WHAT YOU ARE ASKED TO DO:
Please return the lines below verbatim, beginning at the one that has "assigned) | sso_step_sequencer.sv:57" and stopping after the one that has "## Worst setup path in", and add no other lines.

Records excerpted from a collection:

________

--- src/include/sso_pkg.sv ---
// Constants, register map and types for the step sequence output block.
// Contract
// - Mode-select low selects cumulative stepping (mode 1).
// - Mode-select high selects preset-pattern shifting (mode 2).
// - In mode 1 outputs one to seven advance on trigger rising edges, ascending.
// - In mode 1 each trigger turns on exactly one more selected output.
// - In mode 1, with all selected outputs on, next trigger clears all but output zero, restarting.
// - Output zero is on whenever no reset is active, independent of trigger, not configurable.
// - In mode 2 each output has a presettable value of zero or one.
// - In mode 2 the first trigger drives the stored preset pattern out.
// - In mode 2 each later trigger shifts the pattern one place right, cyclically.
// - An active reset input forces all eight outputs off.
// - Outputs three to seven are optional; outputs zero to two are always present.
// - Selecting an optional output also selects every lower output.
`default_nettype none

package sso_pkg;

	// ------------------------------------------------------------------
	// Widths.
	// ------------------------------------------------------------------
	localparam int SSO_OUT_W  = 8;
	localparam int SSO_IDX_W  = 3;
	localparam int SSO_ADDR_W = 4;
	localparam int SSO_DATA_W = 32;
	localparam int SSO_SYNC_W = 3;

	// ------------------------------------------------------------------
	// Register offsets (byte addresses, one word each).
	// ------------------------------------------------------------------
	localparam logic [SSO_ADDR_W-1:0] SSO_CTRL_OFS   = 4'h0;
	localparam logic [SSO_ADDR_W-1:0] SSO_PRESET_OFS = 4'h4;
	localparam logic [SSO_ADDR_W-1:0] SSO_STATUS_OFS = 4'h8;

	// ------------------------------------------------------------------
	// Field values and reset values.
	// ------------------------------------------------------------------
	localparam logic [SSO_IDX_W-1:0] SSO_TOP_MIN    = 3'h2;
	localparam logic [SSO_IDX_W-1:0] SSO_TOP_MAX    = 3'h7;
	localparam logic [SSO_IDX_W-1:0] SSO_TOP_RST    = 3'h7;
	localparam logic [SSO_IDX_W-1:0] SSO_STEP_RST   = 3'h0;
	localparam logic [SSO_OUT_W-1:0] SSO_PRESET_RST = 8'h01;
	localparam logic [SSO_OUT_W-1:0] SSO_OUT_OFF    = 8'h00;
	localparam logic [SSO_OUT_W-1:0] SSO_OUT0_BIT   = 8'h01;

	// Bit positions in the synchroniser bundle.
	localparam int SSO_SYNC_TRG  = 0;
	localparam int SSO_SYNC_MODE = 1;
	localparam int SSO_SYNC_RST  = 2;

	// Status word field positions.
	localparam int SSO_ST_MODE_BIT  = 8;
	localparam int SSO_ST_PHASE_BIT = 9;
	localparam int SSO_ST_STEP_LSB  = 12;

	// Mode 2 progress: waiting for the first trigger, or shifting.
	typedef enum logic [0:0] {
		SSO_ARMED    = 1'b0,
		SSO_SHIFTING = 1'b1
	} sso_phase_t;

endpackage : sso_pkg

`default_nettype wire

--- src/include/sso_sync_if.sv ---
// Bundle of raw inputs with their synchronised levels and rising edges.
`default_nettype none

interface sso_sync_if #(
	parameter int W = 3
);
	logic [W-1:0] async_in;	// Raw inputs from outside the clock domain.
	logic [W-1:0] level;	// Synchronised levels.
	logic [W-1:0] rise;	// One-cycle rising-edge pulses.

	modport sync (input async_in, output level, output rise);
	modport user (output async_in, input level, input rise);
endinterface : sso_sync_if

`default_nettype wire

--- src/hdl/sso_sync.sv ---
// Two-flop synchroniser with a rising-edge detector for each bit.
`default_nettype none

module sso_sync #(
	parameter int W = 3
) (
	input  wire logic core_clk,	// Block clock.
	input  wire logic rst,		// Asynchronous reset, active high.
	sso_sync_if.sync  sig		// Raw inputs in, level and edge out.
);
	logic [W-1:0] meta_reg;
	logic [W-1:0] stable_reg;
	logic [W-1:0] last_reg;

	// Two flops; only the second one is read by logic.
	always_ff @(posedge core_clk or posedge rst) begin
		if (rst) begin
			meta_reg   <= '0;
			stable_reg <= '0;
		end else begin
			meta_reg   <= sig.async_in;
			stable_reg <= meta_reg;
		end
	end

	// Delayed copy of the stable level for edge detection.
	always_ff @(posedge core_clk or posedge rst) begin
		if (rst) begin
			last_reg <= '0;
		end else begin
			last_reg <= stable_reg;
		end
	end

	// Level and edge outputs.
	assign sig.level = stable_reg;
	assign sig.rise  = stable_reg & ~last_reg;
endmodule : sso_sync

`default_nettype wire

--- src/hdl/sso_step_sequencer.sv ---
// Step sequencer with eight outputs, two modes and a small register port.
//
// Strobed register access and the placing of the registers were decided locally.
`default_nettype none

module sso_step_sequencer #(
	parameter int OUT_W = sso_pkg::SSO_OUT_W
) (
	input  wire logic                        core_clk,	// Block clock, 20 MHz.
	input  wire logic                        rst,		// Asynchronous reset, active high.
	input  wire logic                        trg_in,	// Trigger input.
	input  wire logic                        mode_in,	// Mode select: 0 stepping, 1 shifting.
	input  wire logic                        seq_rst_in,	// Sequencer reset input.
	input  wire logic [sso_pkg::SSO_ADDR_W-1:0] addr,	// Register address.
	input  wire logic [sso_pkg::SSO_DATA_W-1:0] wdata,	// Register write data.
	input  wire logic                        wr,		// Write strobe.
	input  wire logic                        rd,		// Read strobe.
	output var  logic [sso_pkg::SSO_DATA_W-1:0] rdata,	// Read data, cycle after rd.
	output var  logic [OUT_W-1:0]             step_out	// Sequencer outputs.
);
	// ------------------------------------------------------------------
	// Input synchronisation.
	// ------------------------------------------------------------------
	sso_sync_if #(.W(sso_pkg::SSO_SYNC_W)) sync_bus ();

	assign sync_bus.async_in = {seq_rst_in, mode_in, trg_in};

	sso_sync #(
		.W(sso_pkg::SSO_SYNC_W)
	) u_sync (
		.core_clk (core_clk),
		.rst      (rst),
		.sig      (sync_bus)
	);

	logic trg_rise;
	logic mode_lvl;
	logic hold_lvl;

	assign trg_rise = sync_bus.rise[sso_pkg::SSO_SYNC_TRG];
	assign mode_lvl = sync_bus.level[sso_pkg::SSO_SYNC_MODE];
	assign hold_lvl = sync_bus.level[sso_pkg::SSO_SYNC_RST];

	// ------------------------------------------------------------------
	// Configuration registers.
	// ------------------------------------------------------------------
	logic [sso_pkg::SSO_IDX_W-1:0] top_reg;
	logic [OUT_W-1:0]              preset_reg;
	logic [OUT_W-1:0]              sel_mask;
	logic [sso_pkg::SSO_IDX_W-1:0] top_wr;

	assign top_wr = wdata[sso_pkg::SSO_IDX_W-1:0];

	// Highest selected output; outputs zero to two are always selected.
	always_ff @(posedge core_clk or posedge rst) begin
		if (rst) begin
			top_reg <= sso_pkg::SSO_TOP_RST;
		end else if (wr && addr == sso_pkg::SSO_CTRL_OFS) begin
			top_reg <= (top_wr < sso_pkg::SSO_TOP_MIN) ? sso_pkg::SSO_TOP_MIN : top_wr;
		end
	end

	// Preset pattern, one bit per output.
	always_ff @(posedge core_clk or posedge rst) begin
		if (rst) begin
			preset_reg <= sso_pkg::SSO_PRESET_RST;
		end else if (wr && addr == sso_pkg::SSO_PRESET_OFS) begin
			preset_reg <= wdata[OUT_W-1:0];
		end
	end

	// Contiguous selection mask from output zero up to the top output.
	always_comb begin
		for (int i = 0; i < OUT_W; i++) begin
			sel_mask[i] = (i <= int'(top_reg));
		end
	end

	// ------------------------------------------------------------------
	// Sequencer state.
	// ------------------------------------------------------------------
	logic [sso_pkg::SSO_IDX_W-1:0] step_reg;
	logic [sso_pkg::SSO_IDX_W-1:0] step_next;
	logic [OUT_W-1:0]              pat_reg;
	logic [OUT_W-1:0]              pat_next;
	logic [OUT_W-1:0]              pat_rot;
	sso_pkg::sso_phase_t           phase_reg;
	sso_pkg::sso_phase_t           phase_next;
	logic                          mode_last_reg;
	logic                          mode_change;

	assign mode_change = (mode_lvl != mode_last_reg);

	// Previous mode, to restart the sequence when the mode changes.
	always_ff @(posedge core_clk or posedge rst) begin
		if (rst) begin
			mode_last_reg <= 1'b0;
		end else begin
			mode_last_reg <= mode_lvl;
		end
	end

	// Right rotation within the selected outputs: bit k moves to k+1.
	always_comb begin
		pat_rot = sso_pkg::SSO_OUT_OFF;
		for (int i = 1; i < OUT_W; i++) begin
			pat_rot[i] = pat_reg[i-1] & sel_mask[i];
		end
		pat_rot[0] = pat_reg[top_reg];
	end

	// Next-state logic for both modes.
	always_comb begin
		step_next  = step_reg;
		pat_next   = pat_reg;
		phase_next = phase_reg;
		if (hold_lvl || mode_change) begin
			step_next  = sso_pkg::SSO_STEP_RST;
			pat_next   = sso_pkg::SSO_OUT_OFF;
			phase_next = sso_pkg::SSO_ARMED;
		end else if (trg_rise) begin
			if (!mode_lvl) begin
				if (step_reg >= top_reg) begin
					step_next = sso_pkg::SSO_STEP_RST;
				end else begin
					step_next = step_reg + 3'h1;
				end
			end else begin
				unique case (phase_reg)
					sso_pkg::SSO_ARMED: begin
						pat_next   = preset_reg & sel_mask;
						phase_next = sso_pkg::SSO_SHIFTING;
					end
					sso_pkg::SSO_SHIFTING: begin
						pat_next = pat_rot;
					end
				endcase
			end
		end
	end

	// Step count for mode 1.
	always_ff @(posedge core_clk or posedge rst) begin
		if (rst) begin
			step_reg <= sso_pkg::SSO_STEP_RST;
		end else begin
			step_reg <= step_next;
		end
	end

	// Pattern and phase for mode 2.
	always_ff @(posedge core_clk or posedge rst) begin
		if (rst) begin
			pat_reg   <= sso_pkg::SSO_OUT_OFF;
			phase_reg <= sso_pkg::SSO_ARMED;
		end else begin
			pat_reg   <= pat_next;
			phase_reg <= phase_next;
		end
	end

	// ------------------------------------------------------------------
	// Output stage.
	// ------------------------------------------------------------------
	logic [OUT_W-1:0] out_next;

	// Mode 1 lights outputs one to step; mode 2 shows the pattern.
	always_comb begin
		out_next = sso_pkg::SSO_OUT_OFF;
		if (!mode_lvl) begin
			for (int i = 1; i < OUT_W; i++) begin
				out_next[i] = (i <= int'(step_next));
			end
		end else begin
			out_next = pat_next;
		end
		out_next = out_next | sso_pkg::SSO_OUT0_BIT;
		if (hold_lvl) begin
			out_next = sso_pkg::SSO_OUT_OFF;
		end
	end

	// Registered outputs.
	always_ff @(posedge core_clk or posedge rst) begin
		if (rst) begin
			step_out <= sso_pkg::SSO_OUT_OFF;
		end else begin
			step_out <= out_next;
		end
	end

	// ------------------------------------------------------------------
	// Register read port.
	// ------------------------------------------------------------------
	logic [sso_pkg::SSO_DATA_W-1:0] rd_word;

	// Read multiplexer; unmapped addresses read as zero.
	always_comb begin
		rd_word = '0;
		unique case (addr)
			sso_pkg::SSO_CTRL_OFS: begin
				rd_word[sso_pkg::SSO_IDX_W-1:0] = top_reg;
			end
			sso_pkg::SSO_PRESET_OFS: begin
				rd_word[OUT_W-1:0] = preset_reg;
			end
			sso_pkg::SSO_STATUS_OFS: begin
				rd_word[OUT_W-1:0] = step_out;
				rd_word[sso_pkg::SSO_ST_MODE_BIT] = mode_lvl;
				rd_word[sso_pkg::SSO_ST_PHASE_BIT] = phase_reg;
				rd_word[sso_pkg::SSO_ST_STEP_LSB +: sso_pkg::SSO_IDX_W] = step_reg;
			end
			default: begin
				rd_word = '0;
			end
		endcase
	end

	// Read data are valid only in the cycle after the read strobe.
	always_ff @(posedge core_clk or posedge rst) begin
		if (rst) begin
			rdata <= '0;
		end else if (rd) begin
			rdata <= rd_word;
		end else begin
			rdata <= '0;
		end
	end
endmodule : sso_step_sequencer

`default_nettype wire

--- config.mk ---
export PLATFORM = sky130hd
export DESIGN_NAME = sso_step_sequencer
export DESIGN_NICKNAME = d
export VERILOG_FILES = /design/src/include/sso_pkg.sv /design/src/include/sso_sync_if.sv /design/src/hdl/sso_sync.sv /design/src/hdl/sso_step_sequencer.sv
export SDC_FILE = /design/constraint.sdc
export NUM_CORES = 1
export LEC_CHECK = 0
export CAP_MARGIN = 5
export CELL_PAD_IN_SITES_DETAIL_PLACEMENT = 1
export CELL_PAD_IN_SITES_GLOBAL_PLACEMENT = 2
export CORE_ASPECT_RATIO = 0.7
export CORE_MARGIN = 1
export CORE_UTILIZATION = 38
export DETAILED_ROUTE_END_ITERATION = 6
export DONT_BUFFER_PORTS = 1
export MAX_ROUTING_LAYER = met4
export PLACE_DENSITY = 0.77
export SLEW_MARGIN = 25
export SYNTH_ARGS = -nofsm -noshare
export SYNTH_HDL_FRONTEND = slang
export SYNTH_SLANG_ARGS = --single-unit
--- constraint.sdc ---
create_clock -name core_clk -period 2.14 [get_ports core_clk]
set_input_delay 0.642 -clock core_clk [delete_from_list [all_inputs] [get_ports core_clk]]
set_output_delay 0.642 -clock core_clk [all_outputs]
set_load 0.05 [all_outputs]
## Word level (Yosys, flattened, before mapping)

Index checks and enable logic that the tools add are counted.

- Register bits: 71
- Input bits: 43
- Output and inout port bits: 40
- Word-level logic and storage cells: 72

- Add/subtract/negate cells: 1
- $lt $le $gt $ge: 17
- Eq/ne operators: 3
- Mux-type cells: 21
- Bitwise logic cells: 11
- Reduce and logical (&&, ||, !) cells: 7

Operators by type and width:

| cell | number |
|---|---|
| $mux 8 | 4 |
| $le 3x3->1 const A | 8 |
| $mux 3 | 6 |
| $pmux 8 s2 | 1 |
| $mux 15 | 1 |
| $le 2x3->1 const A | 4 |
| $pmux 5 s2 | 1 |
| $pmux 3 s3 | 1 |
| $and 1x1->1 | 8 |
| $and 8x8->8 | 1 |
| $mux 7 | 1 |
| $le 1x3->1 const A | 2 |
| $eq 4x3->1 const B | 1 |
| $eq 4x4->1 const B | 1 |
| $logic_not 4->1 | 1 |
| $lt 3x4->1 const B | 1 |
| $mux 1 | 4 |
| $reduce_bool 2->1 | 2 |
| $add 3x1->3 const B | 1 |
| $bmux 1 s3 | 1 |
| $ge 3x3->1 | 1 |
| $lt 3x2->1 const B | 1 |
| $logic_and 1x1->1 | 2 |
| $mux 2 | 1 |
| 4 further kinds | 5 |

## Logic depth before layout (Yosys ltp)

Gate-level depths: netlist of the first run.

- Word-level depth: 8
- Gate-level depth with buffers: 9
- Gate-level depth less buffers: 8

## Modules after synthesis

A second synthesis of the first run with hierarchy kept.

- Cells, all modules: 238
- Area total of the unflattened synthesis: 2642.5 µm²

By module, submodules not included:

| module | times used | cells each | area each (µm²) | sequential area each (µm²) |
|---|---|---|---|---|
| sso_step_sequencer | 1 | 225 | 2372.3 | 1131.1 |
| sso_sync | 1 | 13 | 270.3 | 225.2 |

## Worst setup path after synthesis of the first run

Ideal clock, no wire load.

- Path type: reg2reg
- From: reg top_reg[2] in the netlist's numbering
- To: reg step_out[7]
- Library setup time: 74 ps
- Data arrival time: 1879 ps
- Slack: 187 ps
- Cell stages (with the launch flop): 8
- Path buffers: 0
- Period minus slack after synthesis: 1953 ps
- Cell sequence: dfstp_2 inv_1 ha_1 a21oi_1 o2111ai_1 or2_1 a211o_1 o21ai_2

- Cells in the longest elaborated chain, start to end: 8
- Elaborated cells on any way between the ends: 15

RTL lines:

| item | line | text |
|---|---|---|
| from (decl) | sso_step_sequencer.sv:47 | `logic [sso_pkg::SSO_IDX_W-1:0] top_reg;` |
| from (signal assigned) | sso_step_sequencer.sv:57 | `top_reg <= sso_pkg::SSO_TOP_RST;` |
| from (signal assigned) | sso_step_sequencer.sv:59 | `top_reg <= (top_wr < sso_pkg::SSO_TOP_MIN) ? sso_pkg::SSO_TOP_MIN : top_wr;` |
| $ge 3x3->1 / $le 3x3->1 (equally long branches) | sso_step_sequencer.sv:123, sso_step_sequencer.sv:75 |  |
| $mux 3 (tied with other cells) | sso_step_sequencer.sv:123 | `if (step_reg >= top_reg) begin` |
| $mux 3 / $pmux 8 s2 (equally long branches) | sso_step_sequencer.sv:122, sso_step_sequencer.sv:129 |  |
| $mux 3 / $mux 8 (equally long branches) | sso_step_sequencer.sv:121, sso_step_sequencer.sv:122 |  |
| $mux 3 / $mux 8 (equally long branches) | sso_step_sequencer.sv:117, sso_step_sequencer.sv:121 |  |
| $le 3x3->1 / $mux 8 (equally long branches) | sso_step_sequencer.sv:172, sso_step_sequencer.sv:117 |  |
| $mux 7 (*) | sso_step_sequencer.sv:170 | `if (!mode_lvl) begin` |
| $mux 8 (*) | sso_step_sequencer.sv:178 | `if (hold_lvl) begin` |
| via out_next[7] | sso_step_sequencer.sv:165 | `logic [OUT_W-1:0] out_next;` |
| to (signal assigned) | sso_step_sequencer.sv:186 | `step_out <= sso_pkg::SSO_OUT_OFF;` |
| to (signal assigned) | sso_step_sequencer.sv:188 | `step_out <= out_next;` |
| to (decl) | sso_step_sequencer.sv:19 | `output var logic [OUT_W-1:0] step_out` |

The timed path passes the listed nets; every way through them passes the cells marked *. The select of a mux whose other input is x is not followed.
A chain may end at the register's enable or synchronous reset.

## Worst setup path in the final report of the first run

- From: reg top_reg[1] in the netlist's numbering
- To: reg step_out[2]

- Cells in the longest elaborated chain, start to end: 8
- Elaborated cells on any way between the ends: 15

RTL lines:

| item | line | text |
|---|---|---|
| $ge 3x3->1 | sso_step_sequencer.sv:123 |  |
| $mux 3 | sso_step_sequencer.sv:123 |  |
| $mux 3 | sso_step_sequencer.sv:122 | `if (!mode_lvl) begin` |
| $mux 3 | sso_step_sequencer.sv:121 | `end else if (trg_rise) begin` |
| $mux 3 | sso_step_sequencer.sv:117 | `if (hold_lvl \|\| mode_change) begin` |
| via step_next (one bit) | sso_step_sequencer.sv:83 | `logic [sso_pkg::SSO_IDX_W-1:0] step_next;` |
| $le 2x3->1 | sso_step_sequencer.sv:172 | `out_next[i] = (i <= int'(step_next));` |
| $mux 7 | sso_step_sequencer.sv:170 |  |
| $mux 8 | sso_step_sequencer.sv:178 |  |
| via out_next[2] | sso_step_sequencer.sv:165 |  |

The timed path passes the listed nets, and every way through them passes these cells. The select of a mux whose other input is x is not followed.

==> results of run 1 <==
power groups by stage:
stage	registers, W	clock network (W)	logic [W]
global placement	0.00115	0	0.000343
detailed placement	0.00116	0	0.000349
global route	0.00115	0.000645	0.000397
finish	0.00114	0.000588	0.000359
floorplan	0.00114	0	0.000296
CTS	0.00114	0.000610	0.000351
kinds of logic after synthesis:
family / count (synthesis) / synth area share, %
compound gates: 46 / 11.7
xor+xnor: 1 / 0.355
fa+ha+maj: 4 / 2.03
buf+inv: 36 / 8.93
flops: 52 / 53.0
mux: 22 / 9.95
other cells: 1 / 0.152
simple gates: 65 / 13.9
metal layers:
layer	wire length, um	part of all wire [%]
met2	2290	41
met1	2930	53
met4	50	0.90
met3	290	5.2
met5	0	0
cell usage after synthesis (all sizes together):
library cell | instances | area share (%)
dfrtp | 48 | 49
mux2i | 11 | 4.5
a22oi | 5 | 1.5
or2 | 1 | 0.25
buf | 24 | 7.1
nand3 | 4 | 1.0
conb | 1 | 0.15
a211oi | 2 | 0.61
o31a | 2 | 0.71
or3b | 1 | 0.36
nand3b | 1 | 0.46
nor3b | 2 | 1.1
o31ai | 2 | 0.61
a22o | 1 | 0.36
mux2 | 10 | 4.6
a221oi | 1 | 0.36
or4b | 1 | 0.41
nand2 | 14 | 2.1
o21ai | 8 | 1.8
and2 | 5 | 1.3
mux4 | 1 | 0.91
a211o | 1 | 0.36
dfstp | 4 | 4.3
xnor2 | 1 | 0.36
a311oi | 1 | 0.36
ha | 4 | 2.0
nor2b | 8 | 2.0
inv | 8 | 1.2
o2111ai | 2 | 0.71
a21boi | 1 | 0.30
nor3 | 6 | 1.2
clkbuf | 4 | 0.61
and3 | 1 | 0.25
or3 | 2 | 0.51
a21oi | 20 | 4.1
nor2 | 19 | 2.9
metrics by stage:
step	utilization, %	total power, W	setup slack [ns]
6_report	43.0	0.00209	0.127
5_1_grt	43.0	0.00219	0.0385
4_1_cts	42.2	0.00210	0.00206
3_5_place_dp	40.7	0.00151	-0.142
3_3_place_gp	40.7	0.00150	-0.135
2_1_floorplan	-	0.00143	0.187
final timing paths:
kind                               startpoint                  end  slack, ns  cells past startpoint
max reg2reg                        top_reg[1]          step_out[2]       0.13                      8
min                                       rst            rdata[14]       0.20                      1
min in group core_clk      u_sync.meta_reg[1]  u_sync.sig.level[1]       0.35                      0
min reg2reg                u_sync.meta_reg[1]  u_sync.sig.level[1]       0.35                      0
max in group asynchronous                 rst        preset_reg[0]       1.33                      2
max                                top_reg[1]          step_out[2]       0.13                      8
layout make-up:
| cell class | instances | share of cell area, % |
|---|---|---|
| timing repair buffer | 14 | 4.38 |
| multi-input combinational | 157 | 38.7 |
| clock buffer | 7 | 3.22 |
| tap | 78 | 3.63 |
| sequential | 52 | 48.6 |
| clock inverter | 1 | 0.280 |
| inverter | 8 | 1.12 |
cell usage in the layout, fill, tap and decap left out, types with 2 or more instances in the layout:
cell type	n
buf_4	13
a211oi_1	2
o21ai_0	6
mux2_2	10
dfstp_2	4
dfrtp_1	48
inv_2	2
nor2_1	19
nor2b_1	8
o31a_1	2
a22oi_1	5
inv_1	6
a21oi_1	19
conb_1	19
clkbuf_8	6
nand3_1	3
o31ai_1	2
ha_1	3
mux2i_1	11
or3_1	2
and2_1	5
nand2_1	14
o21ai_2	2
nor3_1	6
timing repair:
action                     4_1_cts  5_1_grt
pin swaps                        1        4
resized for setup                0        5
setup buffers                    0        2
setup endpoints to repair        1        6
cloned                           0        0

________

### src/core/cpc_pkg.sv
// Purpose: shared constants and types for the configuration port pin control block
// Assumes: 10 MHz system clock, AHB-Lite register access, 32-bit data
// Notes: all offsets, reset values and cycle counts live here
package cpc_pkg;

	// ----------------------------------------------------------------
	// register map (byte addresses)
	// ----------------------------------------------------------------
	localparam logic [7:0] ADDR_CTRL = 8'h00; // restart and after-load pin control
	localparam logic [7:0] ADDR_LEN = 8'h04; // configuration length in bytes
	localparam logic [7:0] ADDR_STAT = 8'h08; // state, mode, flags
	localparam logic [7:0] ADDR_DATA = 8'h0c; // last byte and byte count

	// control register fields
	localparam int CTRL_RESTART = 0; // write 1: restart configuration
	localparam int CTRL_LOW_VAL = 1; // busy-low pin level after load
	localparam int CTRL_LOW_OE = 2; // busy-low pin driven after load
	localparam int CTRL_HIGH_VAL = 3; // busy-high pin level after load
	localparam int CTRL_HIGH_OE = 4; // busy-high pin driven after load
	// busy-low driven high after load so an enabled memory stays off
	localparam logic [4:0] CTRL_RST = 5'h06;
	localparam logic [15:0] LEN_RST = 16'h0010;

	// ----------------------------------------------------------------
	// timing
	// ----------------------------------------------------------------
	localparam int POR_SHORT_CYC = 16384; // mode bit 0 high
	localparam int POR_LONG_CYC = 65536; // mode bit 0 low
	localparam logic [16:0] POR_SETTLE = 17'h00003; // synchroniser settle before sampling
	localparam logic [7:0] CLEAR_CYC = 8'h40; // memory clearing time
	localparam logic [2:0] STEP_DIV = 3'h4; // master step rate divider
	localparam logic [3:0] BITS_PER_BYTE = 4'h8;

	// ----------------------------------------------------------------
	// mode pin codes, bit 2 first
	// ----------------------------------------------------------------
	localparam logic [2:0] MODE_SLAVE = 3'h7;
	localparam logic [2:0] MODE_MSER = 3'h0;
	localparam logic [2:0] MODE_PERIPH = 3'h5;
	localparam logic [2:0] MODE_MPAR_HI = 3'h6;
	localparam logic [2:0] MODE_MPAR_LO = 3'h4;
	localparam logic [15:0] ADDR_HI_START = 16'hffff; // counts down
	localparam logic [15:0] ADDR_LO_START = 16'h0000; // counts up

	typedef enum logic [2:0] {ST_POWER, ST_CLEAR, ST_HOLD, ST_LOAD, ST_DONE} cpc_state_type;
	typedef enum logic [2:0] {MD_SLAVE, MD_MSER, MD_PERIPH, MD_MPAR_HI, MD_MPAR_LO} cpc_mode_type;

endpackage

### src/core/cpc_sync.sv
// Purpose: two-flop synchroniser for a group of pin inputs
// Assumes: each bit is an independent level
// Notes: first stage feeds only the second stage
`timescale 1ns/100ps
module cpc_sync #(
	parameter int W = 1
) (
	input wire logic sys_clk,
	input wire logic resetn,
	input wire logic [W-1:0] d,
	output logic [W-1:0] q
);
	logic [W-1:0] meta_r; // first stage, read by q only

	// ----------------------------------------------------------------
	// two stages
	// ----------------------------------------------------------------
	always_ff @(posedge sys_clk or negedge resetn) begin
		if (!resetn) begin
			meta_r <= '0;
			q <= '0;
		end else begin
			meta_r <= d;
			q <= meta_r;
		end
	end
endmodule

________

RESPONSE TO THIS TASK:
| from (signal assigned) | sso_step_sequencer.sv:57 | `top_reg <= sso_pkg::SSO_TOP_RST;` |
| from (signal assigned) | sso_step_sequencer.sv:59 | `top_reg <= (top_wr < sso_pkg::SSO_TOP_MIN) ? sso_pkg::SSO_TOP_MIN : top_wr;` |
| $ge 3x3->1 / $le 3x3->1 (equally long branches) | sso_step_sequencer.sv:123, sso_step_sequencer.sv:75 |  |
| $mux 3 (tied with other cells) | sso_step_sequencer.sv:123 | `if (step_reg >= top_reg) begin` |
| $mux 3 / $pmux 8 s2 (equally long branches) | sso_step_sequencer.sv:122, sso_step_sequencer.sv:129 |  |
| $mux 3 / $mux 8 (equally long branches) | sso_step_sequencer.sv:121, sso_step_sequencer.sv:122 |  |
| $mux 3 / $mux 8 (equally long branches) | sso_step_sequencer.sv:117, sso_step_sequencer.sv:121 |  |
| $le 3x3->1 / $mux 8 (equally long branches) | sso_step_sequencer.sv:172, sso_step_sequencer.sv:117 |  |
| $mux 7 (*) | sso_step_sequencer.sv:170 | `if (!mode_lvl) begin` |
| $mux 8 (*) | sso_step_sequencer.sv:178 | `if (hold_lvl) begin` |
| via out_next[7] | sso_step_sequencer.sv:165 | `logic [OUT_W-1:0] out_next;` |
| to (signal assigned) | sso_step_sequencer.sv:186 | `step_out <= sso_pkg::SSO_OUT_OFF;` |
| to (signal assigned) | sso_step_sequencer.sv:188 | `step_out <= out_next;` |
| to (decl) | sso_step_sequencer.sv:19 | `output var logic [OUT_W-1:0] step_out` |

The timed path passes the listed nets; every way through them passes the cells marked *. The select of a mux whose other input is x is not followed.
A chain may end at the register's enable or synchronous reset.

## Worst setup path in the final report of the first run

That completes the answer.